━━━ Supplied records

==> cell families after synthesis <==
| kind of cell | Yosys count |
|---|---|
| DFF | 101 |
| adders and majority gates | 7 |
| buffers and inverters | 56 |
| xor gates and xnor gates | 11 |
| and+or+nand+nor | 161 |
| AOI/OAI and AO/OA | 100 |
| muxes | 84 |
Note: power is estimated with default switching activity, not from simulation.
$ cat src/rtl/cpu_ustack.sv
// cpu_ustack: return-address LIFO with synchronous clear and full/empty status.
module cpu_ustack #(
  parameter int DEPTH = 4,
  parameter int W = 8
) (
  input  logic         clk,
  input  logic         reset,
  input  logic         push,
  input  logic         pop,
  input  logic         clear,
  input  logic [W-1:0] din,
  output logic [W-1:0] dout,
  output logic         full,
  output logic         empty
);
  localparam int SW = $clog2(DEPTH + 1);
  localparam int AW = $clog2(DEPTH);
  logic [W-1:0] mem [DEPTH];
  logic [SW-1:0] sp;
  assign full = sp == SW'(DEPTH);
  assign empty = sp == '0;
  assign dout = mem[AW'(sp - 1'b1)];
  always_ff @(posedge clk or posedge reset)
    if (reset) sp <= '0;
    else if (clear) sp <= '0;
    else if (push) sp <= sp + 1'b1;
    else if (pop) sp <= sp - 1'b1;
  always_ff @(posedge clk)
    if (push) mem[AW'(sp)] <= din;
endmodule
`src/rtl/fetch_unit_pkg.sv`:
```
//------------------------------------------------------------------------------
// fetch_unit_pkg : shared encodings for the fetch unit and its next-PC logic
// Rev 1.0
//------------------------------------------------------------------------------
`default_nettype none

package fetch_unit_pkg;

  localparam int INST_W = 16;

  localparam logic [2:0] PC_INC = 3'd0;
  localparam logic [2:0] PC_REL = 3'd1;
  localparam logic [2:0] PC_ABS = 3'd2;
  localparam logic [2:0] PC_CBR = 3'd3;
  localparam logic [2:0] PC_RET = 3'd4;

  typedef enum logic [0:0] {
    FETCH = 1'b0,
    ISSUE = 1'b1
  } fetch_state_t;

endpackage

`default_nettype wire

```
`src/rtl/fetch_unit_next_pc.sv`:
```
//------------------------------------------------------------------------------
// next_pc : combinational next-PC select (increment, relative, absolute,
//           conditional branch, return, hold).  Rev 1.0
//------------------------------------------------------------------------------
`default_nettype none

module next_pc
  import fetch_unit_pkg::*;
(
  input  logic [INST_W-1:0] pc,
  input  logic [INST_W-1:0] inst,
  input  logic [2:0]        pc_control,
  input  logic              cond,
  input  logic [INST_W-1:0] r_top,
  output logic [INST_W-1:0] npc
);

  logic [INST_W-1:0] pc_inc;
  logic [INST_W-1:0] pc_rel;
  logic [INST_W-1:0] pc_abs;

  // 16-bit adds truncate naturally, giving wrap in both directions
  assign pc_inc = pc + 16'd1;
  assign pc_rel = pc + {{4{inst[11]}}, inst[11:0]};
  assign pc_abs = {pc[15:12], inst[11:0]};

  always_comb begin
    npc = pc;
    case (pc_control)
      PC_INC:  npc = pc_inc;
      PC_REL:  npc = pc_rel;
      PC_ABS:  npc = pc_abs;
      PC_CBR:  npc = cond ? pc_rel : pc_inc;
      PC_RET:  npc = r_top;
      default: npc = pc;
    endcase
  end

endmodule

`default_nettype wire

```
`src/rtl/fetch_unit.sv`:
```
//------------------------------------------------------------------------------
// fetch_unit : two-state instruction fetch FSM with PC and instruction regs.
// Rev 1.0
//------------------------------------------------------------------------------
`default_nettype none

module fetch_unit
  import fetch_unit_pkg::*;
#(
  parameter logic [15:0] RESET_PC = 16'h0000
) (
  input  logic        CLK,
  input  logic        reset,
  input  logic [2:0]  PCControl,
  input  logic        PCWrite,
  input  logic        cond,
  input  logic [15:0] rTop,
  output logic [15:0] imem_addr,
  output logic        imem_req,
  input  logic [15:0] imem_rdata,
  input  logic        imem_ready,
  output logic [15:0] inst,
  output logic        inst_valid,
  output logic [15:0] PC,
  output logic [15:0] PCplus1
);

  fetch_state_t      state;
  fetch_state_t      state_next;
  logic [INST_W-1:0] pc_q;
  logic [INST_W-1:0] inst_q;
  logic [INST_W-1:0] npc;
  logic              load_inst;
  logic              load_pc;

  next_pc u_next_pc (
    .pc         (pc_q),
    .inst       (inst_q),
    .pc_control (PCControl),
    .cond       (cond),
    .r_top      (rTop),
    .npc        (npc)
  );

  always_ff @(posedge CLK or negedge reset) begin
    if (!reset) state <= FETCH;
    else        state <= state_next;
  end

  always_comb begin
    state_next = state;
    load_inst  = 1'b0;
    load_pc    = 1'b0;
    imem_req   = 1'b0;
    inst_valid = 1'b0;
    case (state)
      FETCH: begin
        imem_req = 1'b1;
        if (imem_ready) begin
          load_inst  = 1'b1;
          state_next = ISSUE;
        end
      end
      ISSUE: begin
        inst_valid = 1'b1;
        if (PCWrite) begin
          load_pc    = 1'b1;
          state_next = FETCH;
        end
      end
      default: state_next = FETCH;
    endcase
  end

  always_ff @(posedge CLK or negedge reset) begin
    if (!reset) begin
      pc_q   <= RESET_PC;
      inst_q <= '0;
    end else begin
      if (load_inst) inst_q <= imem_rdata;
      if (load_pc)   pc_q   <= npc;
    end
  end

  assign PC        = pc_q;
  assign imem_addr = pc_q;
  assign inst      = inst_q;
  assign PCplus1   = pc_q + 16'd1;

endmodule

`default_nettype wire

```
<file path="config.mk">
export PLATFORM = sky130hd
export DESIGN_NAME = branch_resolve_unit
export DESIGN_NICKNAME = d
export VERILOG_FILES = /design/src/rtl/branch_resolve_unit_pkg.sv /design/src/rtl/branch_resolve_unit_pred_queue.sv /design/src/rtl/branch_resolve_unit.sv
export SDC_FILE = /design/constraint.sdc
export NUM_CORES = 1
export LEC_CHECK = 0
export CAP_MARGIN = 20
export CORE_MARGIN = 3
export CORE_UTILIZATION = 50
export CTS_BUF_LIST = sky130_fd_sc_hd__clkbuf_8
export CTS_CLUSTER_SIZE = 25
export DETAILED_ROUTE_END_ITERATION = 12
export DONT_BUFFER_PORTS = 1
export PLACE_DENSITY_LB_ADDON = 0.05
export SLEW_MARGIN = 10
export SYNTH_ARGS = -nofsm -noshare
export SYNTH_HDL_FRONTEND = slang
export SYNTH_HIERARCHICAL = 1
export SYNTH_SLANG_ARGS = --single-unit
</file>
<file path="constraint.sdc">
create_clock -name clk -period 13.9 [get_ports clk]
set_clock_uncertainty 0.05 [all_clocks]
set_input_delay 1.39 -clock clk [delete_from_list [all_inputs] [get_ports clk]]
set_output_delay 1.39 -clock clk [all_outputs]
set_load 0.005 [all_outputs]
</file>
<file path="src/rtl/branch_resolve_unit_pkg.sv">
// Shared definitions for the branch resolve unit: FSM encodings, PC step and
// queue entry layout {pc, taken, target} packed MSB-first.
package branch_resolve_unit_pkg;

  typedef enum logic {
    ST_RUN     = 1'b0,
    ST_RECOVER = 1'b1
  } state_e;

  localparam int unsigned PC_INC = 4;

  function automatic int unsigned entry_w(input int unsigned xlen);
    return 2 * xlen + 1;
  endfunction

endpackage

</file>
<file path="src/rtl/branch_resolve_unit_pred_queue.sv">
// In-order prediction FIFO with push, pop and clear. Pointers carry one extra
// wrap bit so a full queue and an empty queue are distinguishable.
module pred_queue #(
  parameter int unsigned W     = 65,
  parameter int unsigned DEPTH = 4
) (
  input  logic         clk,
  input  logic         rst_n,
  input  logic         i_push,
  input  logic [W-1:0] i_data,
  input  logic         i_pop,
  input  logic         i_clear,
  output logic         o_full,
  output logic         o_empty,
  output logic [W-1:0] o_head
);

  localparam int unsigned PW = $clog2(DEPTH);

  logic [PW:0]  wr_q, wr_d;
  logic [PW:0]  rd_q, rd_d;
  logic [W-1:0] mem_q [DEPTH];

  assign o_empty = (wr_q == rd_q);
  assign o_full  = (wr_q[PW] != rd_q[PW]) && (wr_q[PW-1:0] == rd_q[PW-1:0]);
  assign o_head  = mem_q[rd_q[PW-1:0]];

  // Clear wins over push/pop: the queue collapses to empty at the write pointer.
  always_comb begin
    wr_d = wr_q;
    rd_d = rd_q;
    if (i_clear) begin
      rd_d = wr_q;
    end else begin
      if (i_push && !o_full)  wr_d = wr_q + (PW+1)'(1);
      if (i_pop  && !o_empty) rd_d = rd_q + (PW+1)'(1);
    end
  end

  always_ff @(posedge clk or negedge rst_n) begin
    if (!rst_n) begin
      wr_q <= '0;
      rd_q <= '0;
    end else begin
      wr_q <= wr_d;
      rd_q <= rd_d;
    end
  end

  always_ff @(posedge clk) begin
    if (i_push && !o_full && !i_clear) mem_q[wr_q[PW-1:0]] <= i_data;
  end

endmodule

</file>
<file path="src/rtl/branch_resolve_unit.sv">
// Compares resolved branch outcomes against queued fetch predictions, raises a
// registered flush/redirect on mispredict and emits training updates and stats.
module branch_resolve_unit
  import branch_resolve_unit_pkg::*;
#(
  parameter int unsigned XLEN  = 32,
  parameter int unsigned DEPTH = 4,
  parameter int unsigned CNT_W = 32
) (
  input  logic             clk,
  input  logic             rst_n,
  input  logic             i_pred_valid,
  output logic             o_pred_ready,
  input  logic [XLEN-1:0]  i_pred_pc,
  input  logic             i_pred_taken,
  input  logic [XLEN-1:0]  i_pred_target,
  input  logic             i_res_valid,
  input  logic [XLEN-1:0]  i_res_pc,
  input  logic             i_res_taken,
  input  logic [XLEN-1:0]  i_res_target,
  output logic             o_flush,
  output logic [XLEN-1:0]  o_redirect_pc,
  output logic             o_upd_valid,
  output logic [XLEN-1:0]  o_upd_pc,
  output logic             o_upd_taken,
  output logic [XLEN-1:0]  o_upd_target,
  output logic [CNT_W-1:0] o_branch_cnt,
  output logic [CNT_W-1:0] o_mispredict_cnt,
  output logic             o_dbg_state
);

  localparam int unsigned EW = entry_w(XLEN);

  // Handshake: a prediction is accepted on a cycle where i_pred_valid and
  // o_pred_ready are both high; o_pred_ready depends only on registered state.
  state_e            state_q, state_d;
  logic              flush_q, flush_d;
  logic [XLEN-1:0]   redirect_q, redirect_d;
  logic              upd_valid_q, upd_valid_d;
  logic [XLEN-1:0]   upd_pc_q, upd_pc_d;
  logic              upd_taken_q, upd_taken_d;
  logic [XLEN-1:0]   upd_target_q, upd_target_d;
  logic [CNT_W-1:0]  branch_cnt_q, branch_cnt_d;
  logic [CNT_W-1:0]  mis_cnt_q, mis_cnt_d;

  logic            q_full, q_empty, q_push, q_pop, q_clear;
  logic [EW-1:0]   q_head;
  logic [XLEN-1:0] head_pc, head_target, head_inc, res_inc, pred_next, act_next;
  logic            head_taken, res_acc, mispredict;

  pred_queue #(.W(EW), .DEPTH(DEPTH)) u_queue (
    .clk     (clk),
    .rst_n   (rst_n),
    .i_push  (q_push),
    .i_data  ({i_pred_pc, i_pred_taken, i_pred_target}),
    .i_pop   (q_pop),
    .i_clear (q_clear),
    .o_full  (q_full),
    .o_empty (q_empty),
    .o_head  (q_head)
  );

  assign head_pc     = q_head[EW-1:XLEN+1];
  assign head_taken  = q_head[XLEN];
  assign head_target = q_head[XLEN-1:0];
  assign head_inc    = head_pc + XLEN'(PC_INC);
  assign res_inc     = i_res_pc + XLEN'(PC_INC);

  // An empty queue behaves as a not-taken prediction for the resolving branch.
  assign pred_next  = q_empty ? res_inc : (head_taken ? head_target : head_inc);
  assign act_next   = i_res_taken ? i_res_target : res_inc;
  assign res_acc    = i_res_valid && (state_q == ST_RUN);
  assign mispredict = res_acc && (q_empty ? i_res_taken
                                          : ((head_pc != i_res_pc) || (pred_next != act_next)));

  assign o_pred_ready = !q_full && (state_q == ST_RUN);
  assign q_push       = i_pred_valid && o_pred_ready && !mispredict;
  assign q_pop        = res_acc && !q_empty;
  assign q_clear      = mispredict;

  always_comb begin
    state_d      = ST_RUN;
    flush_d      = mispredict;
    redirect_d   = mispredict ? act_next : redirect_q;
    upd_valid_d  = res_acc;
    upd_pc_d     = res_acc ? i_res_pc     : upd_pc_q;
    upd_taken_d  = res_acc ? i_res_taken  : upd_taken_q;
    upd_target_d = res_acc ? i_res_target : upd_target_q;
    branch_cnt_d = branch_cnt_q;
    mis_cnt_d    = mis_cnt_q;
    if (state_q == ST_RUN && mispredict) state_d = ST_RECOVER;
    if (res_acc && branch_cnt_q != '1)   branch_cnt_d = branch_cnt_q + CNT_W'(1);
    if (mispredict && mis_cnt_q != '1)   mis_cnt_d = mis_cnt_q + CNT_W'(1);
  end

  always_ff @(posedge clk or negedge rst_n) begin
    if (!rst_n) begin
      state_q      <= ST_RUN;
      flush_q      <= 1'b0;
      redirect_q   <= '0;
      upd_valid_q  <= 1'b0;
      upd_pc_q     <= '0;
      upd_taken_q  <= 1'b0;
      upd_target_q <= '0;
      branch_cnt_q <= '0;
      mis_cnt_q    <= '0;
    end else begin
      state_q      <= state_d;
      flush_q      <= flush_d;
      redirect_q   <= redirect_d;
      upd_valid_q  <= upd_valid_d;
      upd_pc_q     <= upd_pc_d;
      upd_taken_q  <= upd_taken_d;
      upd_target_q <= upd_target_d;
      branch_cnt_q <= branch_cnt_d;
      mis_cnt_q    <= mis_cnt_d;
    end
  end

  assign o_flush          = flush_q;
  assign o_redirect_pc    = redirect_q;
  assign o_upd_valid      = upd_valid_q;
  assign o_upd_pc         = upd_pc_q;
  assign o_upd_taken      = upd_taken_q;
  assign o_upd_target     = upd_target_q;
  assign o_branch_cnt     = branch_cnt_q;
  assign o_mispredict_cnt = mis_cnt_q;
  assign o_dbg_state      = state_q;

endmodule

</file>
<file path="src/rtl/ssd_scan_driver_pkg.sv">
// Shared constants, scan FSM states and the leading-zero helper for the scan driver.
// Pure declarations: no latency and no backpressure, nothing here is clocked.
// The helper works on an 8-digit view; callers zero-extend narrower displays.
package ssd_scan_driver_pkg;

  localparam int NUM_DIGITS_DEF = 4;
  localparam int SCAN_DIV_DEF   = 50000;
  localparam int BLANK_CYC_DEF  = 64;
  localparam int MAX_DIGITS     = 8;

  // Active-low common enables, so "all digits off" is all ones.
  localparam logic [MAX_DIGITS-1:0] DIGIT_ALL_OFF = '1;

  typedef enum logic {
    ST_IDLE,
    ST_SCAN
  } scan_state_t;

  // Digit pos is a leading zero when it and every higher digit shows 0 with no dash.
  // Digit 0 always stays lit so a zero value still shows "0".
  function automatic logic lz_hidden(input logic [4*MAX_DIGITS-1:0] val,
                                     input logic [MAX_DIGITS-1:0]   dash,
                                     input int                      pos);
    logic hide;
    hide = (pos != 0);
    for (int j = 0; j < MAX_DIGITS; j++) begin
      if (j >= pos && (val[4*j +: 4] != 4'h0 || dash[j])) hide = 1'b0;
    end
    return hide;
  endfunction

endpackage

</file>
<file path="src/rtl/ssd_scan_timer.sv">
// Per-digit slot counter: counts 0..SCAN_DIV-1, flags the wrap cycle and the dead time.
// Flags are combinational from the count register, so there is no added latency.
// There is no backpressure: holding run low clears the count and keeps it at 0.
module ssd_scan_timer #(
  parameter int SCAN_DIV  = 50000,
  parameter int BLANK_CYC = 64
) (
  input  logic clk,
  input  logic rst_n,
  input  logic run,
  output logic slot_wrap,
  output logic in_blank
);

  localparam int CW = (SCAN_DIV > 2) ? $clog2(SCAN_DIV) : 1;
  localparam logic [CW-1:0] LAST_CNT = CW'(SCAN_DIV - 1);

  logic [CW-1:0] cnt_q;

  always_ff @(posedge clk or negedge rst_n) begin
    if (!rst_n) begin
      cnt_q <= '0;
    end else if (!run || cnt_q == LAST_CNT) begin
      cnt_q <= '0;
    end else begin
      cnt_q <= cnt_q + 1'b1;
    end
  end

  assign slot_wrap = run && (cnt_q == LAST_CNT);
  assign in_blank  = (int'(cnt_q) < BLANK_CYC);

endmodule

</file>
<file path="src/rtl/ssd_scan_driver.sv">
// Multiplexed seven-segment scan driver: it cycles through the digits and hands the nibble and dash flag to the decoder.
// Latency: digit data is registered at each slot start; the enables follow after BLANK_CYC cycles of dead time.
// There is no backpressure: a load is always accepted into pending, and the newest load replaces an older one.
module ssd_scan_driver
  import ssd_scan_driver_pkg::*;
#(
  parameter int NUM_DIGITS = NUM_DIGITS_DEF,
  parameter int SCAN_DIV   = SCAN_DIV_DEF,
  parameter int BLANK_CYC  = BLANK_CYC_DEF
) (
  input  logic                    clk,
  input  logic                    rst_n,
  input  logic                    enable,
  input  logic                    load,
  input  logic [4*NUM_DIGITS-1:0] value,
  input  logic [NUM_DIGITS-1:0]   dash_mask,
  input  logic                    blank_lz,
  output logic [3:0]              digit_bits,
  output logic                    digit_dash,
  output logic [NUM_DIGITS-1:0]   digit_en_n,
  output logic                    frame_start
);

  localparam int IW = $clog2(NUM_DIGITS);
  localparam logic [IW-1:0] LAST_IDX = IW'(NUM_DIGITS - 1);

  scan_state_t             state_q, state_d;
  logic                    start;
  logic                    run;
  logic                    slot_wrap;
  logic                    in_blank;
  logic                    frame_d;
  logic                    upd;
  logic [IW-1:0]           idx_q, idx_nxt;
  logic [4*NUM_DIGITS-1:0] pend_val, act_val, nxt_val;
  logic [NUM_DIGITS-1:0]   pend_dash, act_dash, nxt_dash;
  logic [3:0]              bits_q;
  logic                    dash_q;
  logic                    lz_q;
  logic                    frame_q;

  always_ff @(posedge clk or negedge rst_n) begin
    if (!rst_n) state_q <= ST_IDLE;
    else        state_q <= state_d;
  end

  // The first enabled cycle starts a frame with the counter still at 0.
  always_comb begin
    state_d = state_q;
    start   = 1'b0;
    case (state_q)
      ST_IDLE: begin
        if (enable) begin
          state_d = ST_SCAN;
          start   = 1'b1;
        end
      end
      ST_SCAN: begin
        if (!enable) state_d = ST_IDLE;
      end
      default: state_d = ST_IDLE;
    endcase
  end

  assign run = enable && (state_q == ST_SCAN);

  ssd_scan_timer #(
    .SCAN_DIV  (SCAN_DIV),
    .BLANK_CYC (BLANK_CYC)
  ) u_timer (
    .clk       (clk),
    .rst_n     (rst_n),
    .run       (run),
    .slot_wrap (slot_wrap),
    .in_blank  (in_blank)
  );

  assign frame_d = start || (slot_wrap && idx_q == LAST_IDX);
  assign upd     = start || slot_wrap;

  always_comb begin
    idx_nxt = idx_q;
    if (start)          idx_nxt = '0;
    else if (slot_wrap) idx_nxt = (idx_q == LAST_IDX) ? '0 : idx_q + 1'b1;
  end

  always_ff @(posedge clk or negedge rst_n) begin
    if (!rst_n)       idx_q <= '0;
    else if (!enable) idx_q <= '0;
    else              idx_q <= idx_nxt;
  end

  // Active takes the pending value from before this cycle's load, so a load on the wrap edge waits one frame.
  always_ff @(posedge clk or negedge rst_n) begin
    if (!rst_n) begin
      pend_val  <= '0;
      pend_dash <= '0;
      act_val   <= '0;
      act_dash  <= '0;
    end else begin
      if (load) begin
        pend_val  <= value;
        pend_dash <= dash_mask;
      end
      if (frame_d) begin
        act_val  <= pend_val;
        act_dash <= pend_dash;
      end
    end
  end

  assign nxt_val  = frame_d ? pend_val  : act_val;
  assign nxt_dash = frame_d ? pend_dash : act_dash;

  always_ff @(posedge clk or negedge rst_n) begin
    if (!rst_n) begin
      bits_q  <= '0;
      dash_q  <= 1'b0;
      lz_q    <= 1'b0;
      frame_q <= 1'b0;
    end else begin
      frame_q <= frame_d;
      if (upd) begin
        dash_q <= nxt_dash[idx_nxt];
        bits_q <= nxt_dash[idx_nxt] ? 4'h0 : nxt_val[{idx_nxt, 2'b00} +: 4];
        lz_q   <= lz_hidden(32'(nxt_val), 8'(nxt_dash), int'(idx_nxt));
      end
    end
  end

  assign digit_bits  = bits_q;
  assign digit_dash  = dash_q;
  assign frame_start = frame_q;

  // Dropping enable or reset blanks the display without waiting for a clock edge.
  assign digit_en_n = (!run || in_blank || (blank_lz && lz_q))
                    ? DIGIT_ALL_OFF[NUM_DIGITS-1:0]
                    : ~(NUM_DIGITS'(1) << idx_q);

endmodule

</file>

━━━━━━

What to produce:
Where does the word "leading" appear in the listing? List each line that holds it.

Expected answer:
// Shared constants, scan FSM states and the leading-zero helper for the scan driver.
  // Digit pos is a leading zero when it and every higher digit shows 0 with no dash.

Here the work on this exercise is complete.